HomeNewsAnalysisTrafficking, Forced Prostitution Denounced in Chiapas
ANALYSIS

Trafficking, Forced Prostitution Denounced in Chiapas

GENDER AND CRIME / 21 APR 2011 BY GEOFFREY RAMSEY EN

While focus continues on the dangers to migrants traveling north in Mexico, a new phenomenon appeared in the south: forced prostitution of young migrant women. The culprits, however, may be part of the same Zetas organization that is perpetrating the atrocities in the north.

The outcry about the problem came from Patricia Villamil, the Honduran consul in the southern Mexican state of Chiapas, who told Agence France Presse that women are trafficked from Honduras to be forced into sexual slavery in that state.

"They bring women lured from Honduras, preferably those younger than eighteen,” the consul said. “The majority are brought from San Pedro Sula [in northwest Honduras], but many are also from [the central departments of] Comayagua and Olancho.”

The consul says the victims come in groups of five or six and are distributed among several dozen bars in Chiapas. One victim told AFP that she was promised a job in a restaurant in Mexico. When she arrived, she was forced to prostitute herself without any pay.
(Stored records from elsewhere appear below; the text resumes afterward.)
### src/rtl/voice_allocator.sv
// voice_allocator: assigns note events to NUM_VOICES sine-generator slots.
// Option VOICE_STEAL_EN: a note-on that finds no slot steals the oldest one.
//
// Ports:
//   clk, reset      clock, synchronous active-high reset
//   ev_valid/ready  event handshake
//   ev_on           1 = note-on, 0 = note-off
//   ev_note         MIDI note number
//   ev_velocity     velocity, becomes slot volume
//   ev_period       generator period for ev_note
//   voice_period    slot i at [23i+22:23i]
//   voice_volume    slot i at [7i+6:7i]
//   voice_active    gate per slot
//   voice_reset     one-cycle phase-reset pulse per slot
//   ev_dropped      one-cycle pulse when a note-on is discarded
module voice_allocator #(
  parameter int NUM_VOICES = 4,
  parameter int AGE_W      = 8
) (
  input  logic                       clk,
  input  logic                       reset,
  input  logic                       ev_valid,
  output logic                       ev_ready,
  input  logic                       ev_on,
  input  logic [6:0]                 ev_note,
  input  logic [6:0]                 ev_velocity,
  input  logic [22:0]                ev_period,
  output logic [NUM_VOICES*23-1:0]   voice_period,
  output logic [NUM_VOICES*7-1:0]    voice_volume,
  output logic [NUM_VOICES-1:0]      voice_active,
  output logic [NUM_VOICES-1:0]      voice_reset,
  output logic                       ev_dropped
);

  localparam int IW = $clog2(NUM_VOICES);
  localparam logic [IW-1:0] LAST = IW'(NUM_VOICES - 1);

  typedef enum logic [1:0] {
    IDLE  = 2'd0,
    SCAN  = 2'd1,
    WRITE = 2'd2
  } state_t;

  state_t state_q, state_d;

  logic [IW-1:0] idx_q;

  logic          lat_on;
  logic [6:0]    lat_note;
  logic [6:0]    lat_vel;
  logic [22:0]   lat_period;

  logic          match_f;
  logic [IW-1:0] match_i;
  logic          free_f;
  logic [IW-1:0] free_i;
`ifdef VOICE_STEAL_EN
  logic             old_f;
  logic [IW-1:0]    old_i;
  logic [AGE_W-1:0] old_age;
`endif

  logic [22:0]      period_q [NUM_VOICES];
  logic [6:0]       volume_q [NUM_VOICES];
  logic [6:0]       note_q   [NUM_VOICES];
  logic [AGE_W-1:0] age_q    [NUM_VOICES];
  logic [NUM_VOICES-1:0] active_q;
  logic [NUM_VOICES-1:0] pulse_q;

  logic [IW-1:0] tgt;
  logic          do_load;
  logic          do_clear;
`ifndef VOICE_STEAL_EN
  logic          do_drop;
  logic          drop_q;
`endif

  assign ev_ready = (state_q == IDLE) & ~reset;

  always_ff @(posedge clk) begin
    if (reset) begin
      state_q <= IDLE;
    end else begin
      state_q <= state_d;
    end
  end

  always_comb begin
    state_d = state_q;
    unique case (state_q)
      IDLE: begin
        if (ev_valid) state_d = SCAN;
      end
      SCAN: begin
        if (idx_q == LAST) state_d = WRITE;
      end
      WRITE: begin
        state_d = IDLE;
      end
      default: begin
        state_d = IDLE;
      end
    endcase
  end

  // Event latch and one-slot-per-cycle search.
  always_ff @(posedge clk) begin
    if (reset) begin
      idx_q      <= '0;
      lat_on     <= 1'b0;
      lat_note   <= '0;
      lat_vel    <= '0;
      lat_period <= '0;
      match_f    <= 1'b0;
      match_i    <= '0;
      free_f     <= 1'b0;
      free_i     <= '0;
`ifdef VOICE_STEAL_EN
      old_f      <= 1'b0;
      old_i      <= '0;
      old_age    <= '0;
`endif
    end else begin
      unique case (state_q)
        IDLE: begin
          if (ev_valid) begin
            // velocity 0 note-on is a note-off
            lat_on     <= ev_on & (ev_velocity != 7'd0);
            lat_note   <= ev_note;
            lat_vel    <= ev_velocity;
            lat_period <= ev_period;
            idx_q      <= '0;
            match_f    <= 1'b0;
            free_f     <= 1'b0;
`ifdef VOICE_STEAL_EN
            old_f      <= 1'b0;
`endif
          end
        end
        SCAN: begin
          idx_q <= idx_q + 1'b1;
          if (!match_f && active_q[idx_q] &&
              note_q[idx_q] == lat_note) begin
            match_f <= 1'b1;
            match_i <= idx_q;
          end
          if (!free_f && !active_q[idx_q]) begin
            free_f <= 1'b1;
            free_i <= idx_q;
          end
`ifdef VOICE_STEAL_EN
          // strict > keeps the lowest index on ties
          if (active_q[idx_q] &&
              (!old_f || age_q[idx_q] > old_age)) begin
            old_f   <= 1'b1;
            old_i   <= idx_q;
            old_age <= age_q[idx_q];
          end
`endif
        end
        default: begin
        end
      endcase
    end
  end

  // Target choice: match, else free, else oldest (or drop).
  always_comb begin
    tgt      = match_i;
    do_load  = 1'b0;
    do_clear = 1'b0;
`ifndef VOICE_STEAL_EN
    do_drop  = 1'b0;
`endif
    if (lat_on) begin
      if (match_f) begin
        do_load = 1'b1;
      end else if (free_f) begin
        tgt     = free_i;
        do_load = 1'b1;
      end else begin
`ifdef VOICE_STEAL_EN
        tgt     = old_i;
        do_load = old_f;
`else
        do_drop = 1'b1;
`endif
      end
    end else begin
      do_clear = match_f;
    end
  end

  // Slot registers only change in WRITE.
  always_ff @(posedge clk) begin
    if (reset) begin
      for (int i = 0; i < NUM_VOICES; i++) begin
        period_q[i] <= '0;
        volume_q[i] <= '0;
        note_q[i]   <= '0;
        age_q[i]    <= '0;
      end
      active_q <= '0;
      pulse_q  <= '0;
`ifndef VOICE_STEAL_EN
      drop_q   <= 1'b0;
`endif
    end else begin
      pulse_q <= '0;
`ifndef VOICE_STEAL_EN
      drop_q  <= 1'b0;
`endif
      if (state_q == WRITE) begin
        for (int i = 0; i < NUM_VOICES; i++) begin
          if (do_load && IW'(i) == tgt) begin
            period_q[i] <= lat_period;
            volume_q[i] <= lat_vel;
            note_q[i]   <= lat_note;
            age_q[i]    <= '0;
            active_q[i] <= 1'b1;
            pulse_q[i]  <= 1'b1;
          end else if (do_load && active_q[i] &&
                       age_q[i] != '1) begin
            age_q[i] <= age_q[i] + 1'b1;
          end
        end
        if (do_clear) begin
          active_q[tgt] <= 1'b0;
          volume_q[tgt] <= '0;
        end
`ifndef VOICE_STEAL_EN
        drop_q <= do_drop;
`endif
      end
    end
  end

  for (genvar g = 0; g < NUM_VOICES; g++) begin : g_out
    assign voice_period[23*g +: 23] = period_q[g];
    assign voice_volume[7*g +: 7]   = volume_q[g];
  end

  assign voice_active = active_q;
  assign voice_reset  = pulse_q;

`ifdef VOICE_STEAL_EN
  assign ev_dropped = 1'b0;
`else
  assign ev_dropped = drop_q;
`endif

endmodule

### config.mk
export PLATFORM = sky130hd
export DESIGN_NAME = voice_allocator
export DESIGN_NICKNAME = d
export VERILOG_FILES = /design/src/rtl/voice_allocator.sv
export SDC_FILE = /design/constraint.sdc
export NUM_CORES = 1
export LEC_CHECK = 0
export CAP_MARGIN = 20
export CELL_PAD_IN_SITES_DETAIL_PLACEMENT = 0
export CELL_PAD_IN_SITES_GLOBAL_PLACEMENT = 1
export CORE_MARGIN = 2
export CORE_UTILIZATION = 43
export CTS_CLUSTER_DIAMETER = 80
export DETAILED_ROUTE_END_ITERATION = 10
export GPL_ROUTABILITY_DRIVEN = 0
export PLACE_DENSITY_LB_ADDON = 0.25
export SYNTH_ARGS = -nofsm -noshare
export SYNTH_HDL_FRONTEND = slang
export SYNTH_SLANG_ARGS = --single-unit
### constraint.sdc
create_clock -name clk -period 4.3 [get_ports clk]
set_input_delay 0.43 -clock clk [delete_from_list [all_inputs] [get_ports clk]]
set_output_delay 0.43 -clock clk [all_outputs]
set_load 0.1 [all_outputs]
Yosys cells after proc, flatten, opt, wreduce, memory -nomap -nowiden

Memory sizes are Yosys's and may differ from the RTL's. A register that Yosys moved wholly into a read port is not among the register bits.
Cells that the tools add are included.

Memories kept: 3
Register bits: 57
Input bits: 41
Word-level logic and storage cells: 149
Latch bits: 0
ROM bits: 0
RAM bits: 148

Memories:

| name     | depth | width | rd ports | clocked after Yosys merged registers in | write ports | line | text |
|---|---|---|---|---|---|---|---|
| period_q | 4     | 23    | 4        | 0                                       | 4           | 63   | `logic [22:0] period_q [NUM_VOICES];` |
| note_q   | 4     | 7     | 1        | 1                                       | 4           | 65   | `logic [6:0] note_q [NUM_VOICES];` |
| volume_q | 4     | 7     | 4        | 0                                       | 4           | 64   | `logic [6:0] volume_q [NUM_VOICES];` |

Shifts and indexed selects: 0
Reductions and logical operators: 25
Equality and inequality tests: 11
Bitwise logic cells: 19
Multipliers: 0
$lt $le $gt $ge: 3
Add/sub/neg operators: 1
Divide/modulo/power cells: 0
Muxes and demuxes: 74

Operator list:

| kind                                                                  | number |
|---|---|
| 23-bit two-way mux                                                    | 4 |
| 7-bit two-way mux                                                     | 9 |
| 1-bit two-way mux                                                     | 45 |
| 2-bit two-way mux                                                     | 9 |
| 1-bit bitwise OR                                                      | 12 |
| 2-bit AND reduction                                                   | 5 |
| 1-bit logical AND                                                     | 8 |
| 2-bit != test (second input constant)                                 | 4 |
| 2-bit case mux with 2 select lines                                    | 2 |
| 7-bit equality test                                                   | 1 |
| 7-bit nonzero test                                                    | 1 |
| 7-bit OR reduction                                                    | 1 |
| 2-bit by 3-bit < comparator with 1-bit output (second input constant) | 2 |
| 3-bit AND reduction                                                   | 2 |
| 4-bit AND                                                             | 1 |
| 2-bit equality test (first input constant)                            | 2 |
| 2-bit equality test (second input constant)                           | 2 |
| 2-bit logical NOT                                                     | 2 |
| 4-bit two-way mux                                                     | 1 |
| 4-bit NOT                                                             | 1 |
| 1-bit case mux with 2 select lines                                    | 2 |
| 4-bit OR reduction                                                    | 1 |
| 1-bit logical NOT                                                     | 3 |
| 1-bit NOT                                                             | 3 |
| 9 further kinds                                                       | 10 |

Depth between registers and ports, before layout

Depth in word-level cells: 11
Gate-level depth with buffers: 8

Worst setup path after synthesis

Ideal clock, no wire load.

Kind: input -> output
Start point: input port reset
End point: output port ev_ready
Arrival time: 2.636 ns
Stages: 2
Buffers on the path: 1
Path slack: 1.234 ns
Data required time: 3.870 ns
Cells stage by stage: clkbuf_1 -> nor3_1

Word-level cells in the longest chain between the ends: 2

RTL lines:

| what               | line | text |
|---|---|---|
| start: declaration | 21   | `input logic reset,` |
| 1-bit NOT          | 78   | `assign ev_ready = (state_q == IDLE) & ~reset;` |
| 1-bit AND          | 78   |  |
| end: declaration   | 23   | `output logic ev_ready,` |

Every way passes these cells.

==> metrics <==
critical path startpoint match_f; Vias 5364; Synth Cell Area 7950 um^2; Core Region 18000 um^2; Die X 140 um; Worst Path Class, Setup reg -> reg; period utilization 74.3%; Final Instance Area 10600 um^2; Max FO, Critical Path 30; relative slew slack 30.4%; Yosys top cell by area edfxtp_1; Sink Count 207; synth warn 0; drt total wl 19.6 mm; Synth Instances 647; cell with the most instances after synthesis edfxtp_1; GR Overflow Total 0; Req. time, crit path 4.41 ns; Post-synth EDFFs 120; die area 19600 um^2; IO Port Bufs 170; Slowest cell on crit path mux2i_1; Avg Cell Area, Syn 12.3 um^2; Synth cell types 44; CP Depth 5; Max clock buf depth 3; Tot Pwr 4.53 mW; n_diodes 0; Crit path max-delay family simple AND/OR/NAND/NOR gates; post-route minimum period 3.20 ns; Slew Limit Fails 0; largest net degree at the start of global routing 41; WP data arrival 3.30 ns; placed cells 1020; first-pass GRT wire length 30.2 mm; Setup Fix Bufs, Post-CTS 0; worst reg2reg startpoint match_f; Area growth, synth to finish 33.1%; drt drc 0; CTS root buf clkbuf_16; post-synthesis register bit count 207; DRT Pass-1 Iters 5; Worst-Margin Slew 1.04 ns; Starting Density 44.1%; worst setup margin 1.10 ns; Top Ports 171; endpoints failing hold 0; die height 140 um; vias in the first global route 5459; post-route antenna net violation count 0; r2r setup slk 1.10 ns; worst min path class in -> reg; Peak VDD IR 358 uV; M3 GR Usage 3.35%; global routing usage on met1 26.6%; routing usage on met2 33.1%; Setup Skew 0.00838 ns; FILL cells 1476; setup TNS 0 ns; share of layout cells above drive strength 1 8.30%; TritonCTS Buffers 22; reg2reg end period_q[2][16]; nets 857; highest clock rate 313 MHz; Crit. End Element register; CP cell instances nand3b_1, mux2i_1, nor2b_1, nand2_1, nand2b_2; Async SR Flop Fraction 0%; Util after Layout 58.7%; HPWL Detailed 12.5 mm; RSZ-0062 raised after global routing no; Critical Path End period_q[2][16]; pwr dens 428 nW/um^2; leading post-synthesis cells by cell area edfxtp_1 (45%), dfxtp_1 (22%), and2_1 (9.4%), mux2i_1 (5.2%), nand2_1 (3.9%); startpoint type of the worst setup path register; CTS Hold Buffers Added 0; maxcap violations 0; hold_ws 0.430 ns; Worst R2R Path Depth 5; vias per inst 5.06; Std-Cell Rows 49; WP buf/inv 0; Post-Syn Nets 689; outcome complete, no violations; sequential area share after synthesis 67.2%; post-synth top area share 45.3%; Worst-path clk slew 0.06 ns; Worst-Skew Late Latency 0.49 ns; busiest grt layer met2; Sequential Area 5350 um^2; Main synth FF type edfxtp_1; crit-path max cell delay 0.84 ns; post_cts resized 0; gr usage total 19.5%; Post-synth top cells edfxtp_1 (120), and2_1 (119), dfxtp_1 (87); DP Worst Slack 1.15 ns; initial antenna violation count 0; CTS tree done; area of the multi-input gates 2460 um^2; leakage 4.04 nW; CTS H-tree lvls 1; final cell count without fillers 1060; drt initial violations 313; wire per inst 18.5 um; Finish-stage setup viols 0; placed inst area 9850 um^2
sequential cells by signal (all words and copies together), names as in the netlist, 2 cells and up, named ones only:
name          cells
free_i            2
idx_q             2
lat_note          7
lat_period       23
lat_vel           7
match_i           2
note_q           28
period_q         92
state_q           2
voice_active      4
voice_reset       4
volume_q         28
cell families (layout without fill, tap and decap cells):
| group | Yosys count | count (layout) | synth area share (%) |
|---|---|---|---|
| and+or+nand+nor | 287 | 287 | 19.2 |
| DFF | 207 | 207 | 67.2 |
| AOI/OAI and AO/OA | 66 | 66 | 4.72 |
| muxes | 44 | 44 | 5.87 |
| buffers and inverters | 36 | 220 | 2.20 |
| xor gates and xnor gates | 6 | 6 | 0.661 |
| adders and majority gates | 1 | 1 | 0.157 |
cell usage in the layout (no fill, tap or decap), types with 5 or more instances in the layout:
cell             synthesis  final
clkbuf_16                0     23
mux2i_1                 41     41
nand2_1                 82     81
nor2_1                  41     40
and2_2                   4      5
clkbuf_8                 0      5
o21ai_0                  7      7
dfxtp_1                 87     87
clkinv_2                 0      6
and2_1                 119    118
a21oi_1                 46     46
edfxtp_1               120    120
clkdlybuf4s50_1          0    169
nor3_1                   6      5
buf_4                    1      6
metal layers:
layer  wire length [um]  up-vias  part of all wire, %
li1                   -     2554                    -
met1               8610     2620                   44
met2               9540      170                   49
met3               1210       20                  6.2
met4                223        0                  1.1
met5                  0        -                    0
power breakdown:
part	leakage (nW)	internal, mW	switching, mW
sequential	1.95	2.15	0.0500
combinational	1.73	0.118	0.339
clock	0.366	1.12	0.751
total	4.04	3.39	1.14
worst register-to-register path: stages, from the launching register on:
cell	delay [ns]
dfxtp_1	0.41
nand3b_1	0.19
mux2i_1	0.84
nor2b_1	0.28
nand2_1	0.31
nand2b_2	0.76
cell type report:
| cell class | count | area share [%] |
|---|---|---|
| clock inverters | 11 | 0.804 |
| inverters | 4 | 0.142 |
| multi-input cells | 404 | 23.2 |
| well taps | 229 | 2.71 |
| repair buffers | 176 | 16.5 |
| flip-flops and latches | 207 | 50.5 |
| clock buffers | 29 | 6.13 |
how the worst min path moves through the flow:
stage                     from         endpoint  slack [ns]  cells past startpoint
2_1_floorplan    lat_period[0]    lat_period[0]        0.46                      2
3_3_place_gp   voice_active[0]  voice_active[0]        0.46                      2
3_5_place_dp   voice_active[0]  voice_active[0]        0.47                      2
4_1_cts                  reset           free_f        0.43                      2
5_1_grt                  reset           free_f        0.46                      2
6_report                 reset           free_f        0.43                      2
No activity file was read; power rests on OpenSTA's default activity.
Although her office has become flooded with cases of Honduran migrants who have been forced to work without pay against their will, Villamil says Mexican authorities have been slow to react. 

"I'm not going to shut up until they do their job," she said.

Mexican authorities disagree with Villamil's assessment. Enrique Mendez, the official prosecutor in charge of crimes against immigrants in Chiapas, says individual cases of extortion and forced prostitution are not widespread in the area.

"Yes, there are people trafficking, but not in an alarming manner," Mendez told the AFP.

He added that many of the women come on their own and are not coerced.

The phenomenon of young Central American women being trafficked for sex is not new. As InSight reported, traffickers are luring women from increasingly more urban and middle-class backgrounds.  In some of these cases, the traffickers operate phony dance schools and talent agencies in order to disguise their illegitimate activities.

In the case of Chiapas, however, the victims appear to be more lower class and could be part of the pockets of migrants making their way north through that large border state.

This state is increasingly controlled by the vaunted Zetas criminal organization. The Zetas have sought to monopolize criminal activities such as human trafficking throughout the region. Their penchant for violence is renown. Authorities are still sifting through the bodies in dozens of mass graves northern Mexico following their discovery earlier this month.

In the past few years, authorities have attributed several cases of human trafficking to the Zetas, especially in the country’s south.  A June 2008 press briefing from the office of the Mexican Attorney General (Procuraduria General de la Republica - PGR), for instance, describes  how 37 undocumented migrants (33 Cubans, 3 Guatemalans and 1 Salvadoran) were "rescued" from an immigration detainment facility in Chiapas by a group of Zetas who  then extorted large sums of money from them in order to deliver them to the United States.

More recently, 40 migrants, most of whom were from El Salvador and Guatemala, were abducted by gunmen on December 16, while riding a freight train in southern state of Oaxaca. The incident was linked to the Zetas, who were blamed for conspiring to hold the migrants against their will until they received large ransom payments from each of their respective family members in the United States.